Around 200 protestors were at the rally at the Alameda Fairgrounds in Pleasanton. That means police managed to arrest around ten percent of the protestors. It seems ironic—or perhaps appropriate—to see a mass arrest at a police event that promotes heavy-handed policing. (The protestors were all released later in the day.)
Stop Urban Shield protestors managed to completely shut down one entrance to Urban Shield by chaining themselves to a gate at around 8 am, when the event opened. Police must have been worried that protestors would stage a similar coup at other entrances, because they shut down every gate but one, and the remaining gate could only be reached via a circuitous route through an unpaved parking lot.
The protest was covered by most of the major local news outlets, a level of media coverage that made it a success, according to Mohamed Shehk, national spokesman for Critical Resistance, part of the Stop Urban Shield coalition.
The Stop Urban Shield protest and the Urban Shield trade show looked and felt like two utterly different visions of the world. At the protest, people sang and carried signs with slogans painted on cardboard hearts, suns, and apples. In the Urban Shield expo hall, which smelled of chemicals and metal, most of the vender stalls featured weapons, body armor, or surveillance gadgets.
I’d never been to Urban Shield before, and was initially taken aback to find myself in a room full of tables covered in guns and other weapons.

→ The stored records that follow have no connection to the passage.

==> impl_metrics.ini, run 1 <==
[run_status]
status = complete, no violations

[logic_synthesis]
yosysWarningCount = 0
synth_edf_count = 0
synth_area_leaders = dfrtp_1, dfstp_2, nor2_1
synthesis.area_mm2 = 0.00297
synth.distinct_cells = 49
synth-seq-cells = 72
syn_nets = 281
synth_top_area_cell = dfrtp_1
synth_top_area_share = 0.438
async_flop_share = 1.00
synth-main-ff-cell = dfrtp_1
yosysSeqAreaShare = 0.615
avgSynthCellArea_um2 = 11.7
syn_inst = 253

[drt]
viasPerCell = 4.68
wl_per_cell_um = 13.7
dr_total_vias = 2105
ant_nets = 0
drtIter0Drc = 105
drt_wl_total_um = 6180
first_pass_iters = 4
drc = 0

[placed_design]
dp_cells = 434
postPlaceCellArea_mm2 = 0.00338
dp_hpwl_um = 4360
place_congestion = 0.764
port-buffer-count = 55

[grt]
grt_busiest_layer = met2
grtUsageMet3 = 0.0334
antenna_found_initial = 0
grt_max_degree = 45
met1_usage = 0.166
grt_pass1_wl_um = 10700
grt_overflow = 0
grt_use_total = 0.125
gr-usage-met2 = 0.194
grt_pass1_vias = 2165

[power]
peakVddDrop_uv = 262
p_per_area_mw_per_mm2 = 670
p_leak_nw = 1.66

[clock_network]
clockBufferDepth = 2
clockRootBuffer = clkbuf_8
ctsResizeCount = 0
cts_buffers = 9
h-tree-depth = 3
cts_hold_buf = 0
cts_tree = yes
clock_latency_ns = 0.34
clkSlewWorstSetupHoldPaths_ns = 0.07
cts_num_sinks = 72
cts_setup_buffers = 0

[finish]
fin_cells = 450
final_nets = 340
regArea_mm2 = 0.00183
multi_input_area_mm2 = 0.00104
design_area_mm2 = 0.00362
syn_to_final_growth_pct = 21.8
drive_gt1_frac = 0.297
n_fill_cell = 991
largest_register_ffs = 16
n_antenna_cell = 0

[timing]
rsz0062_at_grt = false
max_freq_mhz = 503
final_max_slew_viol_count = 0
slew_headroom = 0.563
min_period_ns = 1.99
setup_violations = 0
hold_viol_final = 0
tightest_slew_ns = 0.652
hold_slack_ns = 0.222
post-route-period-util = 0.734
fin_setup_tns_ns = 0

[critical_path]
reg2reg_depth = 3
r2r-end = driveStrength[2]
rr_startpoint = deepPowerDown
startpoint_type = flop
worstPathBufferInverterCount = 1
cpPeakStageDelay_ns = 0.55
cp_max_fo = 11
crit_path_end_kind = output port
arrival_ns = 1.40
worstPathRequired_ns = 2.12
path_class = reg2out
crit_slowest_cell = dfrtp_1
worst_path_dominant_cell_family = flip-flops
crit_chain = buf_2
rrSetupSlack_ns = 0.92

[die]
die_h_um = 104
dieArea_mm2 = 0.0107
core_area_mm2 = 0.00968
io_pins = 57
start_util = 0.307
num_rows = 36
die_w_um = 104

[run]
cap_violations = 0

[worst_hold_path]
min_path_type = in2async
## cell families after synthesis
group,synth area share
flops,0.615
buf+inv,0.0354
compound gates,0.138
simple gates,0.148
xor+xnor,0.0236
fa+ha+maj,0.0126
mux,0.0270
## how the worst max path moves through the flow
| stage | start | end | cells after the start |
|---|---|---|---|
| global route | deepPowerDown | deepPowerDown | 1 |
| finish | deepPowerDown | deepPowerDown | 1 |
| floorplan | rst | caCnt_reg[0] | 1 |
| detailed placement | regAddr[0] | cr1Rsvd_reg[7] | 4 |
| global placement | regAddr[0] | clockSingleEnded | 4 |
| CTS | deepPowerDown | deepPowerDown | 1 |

The pepper spray and rubber bullet rifles pictured above will be used in some of the mass casualty simulations staged by Urban Shield across the Bay Area this weekend. One main purpose of the vender show is to get the latest military-style gadgets into law enforcement hands for the training exercise, in the hope that this will lead police departments to buy their wares.
SWAT team at the Urban Shield 2016 trade show
The simulation will involve at least 60 teams of first responders, including 36 SWAT teams like the one pictured right. They’ll spend 48 hours competing to respond fastest to horrific mock disasters in thirty different locations. Contestants stay awake virtually the entire time, with only an hour or so allowed for sleep. The teams will stumble onto role-played mass shootings, hostage situations, and terror attacks in locations like Oakland Airport or Amtrak station. SWAT teams usually take the lead and “make the area safe,” I was told by Lieutenant Justin McComas of the Alameda County Sheriff’s Office. This approach—having SWAT teams take the lead in emergencies--has been strongly criticized by the Stop Urban Shield Coalition. They point out that police-led disaster responses can result in worse health outcomes for casualties, especially for non-white victims.

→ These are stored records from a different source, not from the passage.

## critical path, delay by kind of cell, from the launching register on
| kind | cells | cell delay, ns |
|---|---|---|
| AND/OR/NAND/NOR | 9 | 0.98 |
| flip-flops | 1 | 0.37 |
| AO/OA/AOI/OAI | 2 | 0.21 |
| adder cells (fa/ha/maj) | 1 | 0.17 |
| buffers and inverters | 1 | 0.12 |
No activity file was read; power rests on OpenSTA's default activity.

A police officer from Sacramento, Joshua Kirslan, told me he’d competed in five previous Urban Shields. He said that the mass casualty incidents were “as close as you can make it to the real world,” and taught him skills that he’d deployed on the job. However, he laughed and declined to answer when I asked him to reveal an incident in which he’d deployed his mass casualty preparedness skills.
The hyperreal medical dummies below will represent injured civilians in some of the disaster scenarios. The dummies bleed out and twitch until SWAT teams apply tourniquets.

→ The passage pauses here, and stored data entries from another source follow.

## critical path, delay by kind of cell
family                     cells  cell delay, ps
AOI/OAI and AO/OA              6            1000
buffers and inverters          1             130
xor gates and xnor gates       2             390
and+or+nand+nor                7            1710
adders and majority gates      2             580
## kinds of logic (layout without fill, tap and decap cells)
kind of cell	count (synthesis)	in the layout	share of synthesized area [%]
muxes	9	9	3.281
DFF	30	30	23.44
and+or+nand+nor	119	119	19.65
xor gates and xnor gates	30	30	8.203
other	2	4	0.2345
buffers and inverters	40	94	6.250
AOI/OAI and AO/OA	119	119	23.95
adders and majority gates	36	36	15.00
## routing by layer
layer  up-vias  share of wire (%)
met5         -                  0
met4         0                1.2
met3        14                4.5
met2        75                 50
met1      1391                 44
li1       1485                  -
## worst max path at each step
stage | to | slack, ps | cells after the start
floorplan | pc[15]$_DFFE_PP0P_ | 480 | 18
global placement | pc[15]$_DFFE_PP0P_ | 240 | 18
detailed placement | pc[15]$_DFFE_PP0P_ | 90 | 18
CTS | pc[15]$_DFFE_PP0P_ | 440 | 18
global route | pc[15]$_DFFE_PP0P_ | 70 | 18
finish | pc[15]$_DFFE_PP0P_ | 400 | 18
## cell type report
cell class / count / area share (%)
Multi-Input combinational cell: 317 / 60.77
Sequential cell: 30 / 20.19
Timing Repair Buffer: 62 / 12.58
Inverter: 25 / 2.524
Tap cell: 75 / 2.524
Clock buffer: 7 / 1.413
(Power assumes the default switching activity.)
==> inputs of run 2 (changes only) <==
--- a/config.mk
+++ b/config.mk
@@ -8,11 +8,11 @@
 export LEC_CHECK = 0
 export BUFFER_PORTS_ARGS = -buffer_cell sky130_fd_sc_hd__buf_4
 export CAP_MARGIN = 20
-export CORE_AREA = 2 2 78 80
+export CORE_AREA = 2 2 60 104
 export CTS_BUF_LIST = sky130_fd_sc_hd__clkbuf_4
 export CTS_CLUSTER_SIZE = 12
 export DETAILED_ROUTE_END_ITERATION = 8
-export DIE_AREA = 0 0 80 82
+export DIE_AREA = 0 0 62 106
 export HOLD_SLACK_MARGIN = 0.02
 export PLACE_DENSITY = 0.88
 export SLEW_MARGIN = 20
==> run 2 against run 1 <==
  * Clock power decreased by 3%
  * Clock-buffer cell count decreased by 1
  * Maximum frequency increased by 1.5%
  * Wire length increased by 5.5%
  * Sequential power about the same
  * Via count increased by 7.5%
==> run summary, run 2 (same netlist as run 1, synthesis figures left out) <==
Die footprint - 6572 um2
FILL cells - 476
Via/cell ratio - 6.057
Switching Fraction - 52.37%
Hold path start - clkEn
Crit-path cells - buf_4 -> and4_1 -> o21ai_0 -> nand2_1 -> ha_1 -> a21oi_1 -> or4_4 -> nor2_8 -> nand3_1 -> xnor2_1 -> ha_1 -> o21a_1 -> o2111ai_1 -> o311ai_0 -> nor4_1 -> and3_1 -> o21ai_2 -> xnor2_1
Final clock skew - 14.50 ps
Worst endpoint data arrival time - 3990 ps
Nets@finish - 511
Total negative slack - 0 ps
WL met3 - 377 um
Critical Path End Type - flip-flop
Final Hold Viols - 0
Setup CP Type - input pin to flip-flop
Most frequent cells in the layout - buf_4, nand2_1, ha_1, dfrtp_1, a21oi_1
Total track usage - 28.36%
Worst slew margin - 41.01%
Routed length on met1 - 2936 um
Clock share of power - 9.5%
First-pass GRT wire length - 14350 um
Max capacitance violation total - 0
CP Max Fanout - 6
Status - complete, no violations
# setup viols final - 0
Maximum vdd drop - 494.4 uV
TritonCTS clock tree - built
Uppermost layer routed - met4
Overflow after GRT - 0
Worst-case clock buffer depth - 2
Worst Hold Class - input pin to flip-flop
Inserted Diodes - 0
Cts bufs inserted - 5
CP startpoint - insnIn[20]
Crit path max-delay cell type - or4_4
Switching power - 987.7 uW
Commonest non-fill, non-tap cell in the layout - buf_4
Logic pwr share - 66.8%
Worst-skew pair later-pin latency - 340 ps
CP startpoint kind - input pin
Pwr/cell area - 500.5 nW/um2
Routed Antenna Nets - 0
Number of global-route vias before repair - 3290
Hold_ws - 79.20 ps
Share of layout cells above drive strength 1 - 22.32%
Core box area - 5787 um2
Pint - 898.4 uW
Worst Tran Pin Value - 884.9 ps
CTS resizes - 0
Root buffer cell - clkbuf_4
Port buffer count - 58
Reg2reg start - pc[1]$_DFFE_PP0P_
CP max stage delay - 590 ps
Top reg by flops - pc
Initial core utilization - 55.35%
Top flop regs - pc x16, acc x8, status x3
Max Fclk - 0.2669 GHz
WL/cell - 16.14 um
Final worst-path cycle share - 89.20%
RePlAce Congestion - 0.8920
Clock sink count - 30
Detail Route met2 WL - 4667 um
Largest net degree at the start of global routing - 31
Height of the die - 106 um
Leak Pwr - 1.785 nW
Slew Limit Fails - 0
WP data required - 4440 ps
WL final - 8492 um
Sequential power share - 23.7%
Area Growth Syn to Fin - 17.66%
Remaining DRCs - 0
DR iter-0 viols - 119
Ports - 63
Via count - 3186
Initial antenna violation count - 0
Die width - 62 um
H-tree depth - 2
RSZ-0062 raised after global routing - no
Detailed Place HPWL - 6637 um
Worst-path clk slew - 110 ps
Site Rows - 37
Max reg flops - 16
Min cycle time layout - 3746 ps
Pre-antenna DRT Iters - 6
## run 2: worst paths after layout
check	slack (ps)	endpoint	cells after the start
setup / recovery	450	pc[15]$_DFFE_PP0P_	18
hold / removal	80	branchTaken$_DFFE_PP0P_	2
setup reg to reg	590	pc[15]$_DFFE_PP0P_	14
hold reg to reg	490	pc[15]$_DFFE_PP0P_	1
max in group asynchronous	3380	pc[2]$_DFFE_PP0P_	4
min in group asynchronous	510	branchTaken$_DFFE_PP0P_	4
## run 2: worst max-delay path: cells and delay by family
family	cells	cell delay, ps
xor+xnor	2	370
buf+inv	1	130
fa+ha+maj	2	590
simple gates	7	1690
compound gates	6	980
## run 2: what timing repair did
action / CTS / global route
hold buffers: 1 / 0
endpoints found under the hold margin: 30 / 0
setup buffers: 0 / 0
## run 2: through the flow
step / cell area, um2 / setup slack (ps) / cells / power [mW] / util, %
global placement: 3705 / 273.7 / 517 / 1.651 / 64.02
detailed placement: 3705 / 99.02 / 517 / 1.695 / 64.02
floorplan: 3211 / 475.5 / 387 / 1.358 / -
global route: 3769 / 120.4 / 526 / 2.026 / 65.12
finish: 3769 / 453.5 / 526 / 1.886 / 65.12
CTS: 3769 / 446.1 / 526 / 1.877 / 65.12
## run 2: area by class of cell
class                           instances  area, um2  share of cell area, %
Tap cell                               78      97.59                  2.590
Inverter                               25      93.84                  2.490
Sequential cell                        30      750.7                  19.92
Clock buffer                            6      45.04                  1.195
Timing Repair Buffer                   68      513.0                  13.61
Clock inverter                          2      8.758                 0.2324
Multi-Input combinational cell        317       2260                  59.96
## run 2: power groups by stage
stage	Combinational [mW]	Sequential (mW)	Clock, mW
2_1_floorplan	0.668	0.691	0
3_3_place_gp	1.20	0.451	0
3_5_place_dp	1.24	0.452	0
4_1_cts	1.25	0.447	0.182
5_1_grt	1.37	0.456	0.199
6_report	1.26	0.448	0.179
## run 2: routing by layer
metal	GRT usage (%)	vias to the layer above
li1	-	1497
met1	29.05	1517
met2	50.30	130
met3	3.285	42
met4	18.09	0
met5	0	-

I spoke to Mike Engler, a former Fire Department EMT, who took part in previous years’ Urban Shield competitions, and I asked him what he gained from it. “It’s good in the emergency field to watch realistic hostage situations with 15-20 people injured,” he told me. “It overwhelms you mentally,” he added, “so it was nice to see a tactical situation with 20, 30, 40 people down. If there’s a terror attack, this is stuff you have to do to be effective.”
Like most people I spoke to at Urban Shield, Engler dwelt on the value of ultra-realistic preparation for mass casualty terror attacks, and he seemed to take for granted that police tactical teams would lead a heavily armed response. That’s precisely the trend that the Stop Urban Shield Coalition finds so worrying.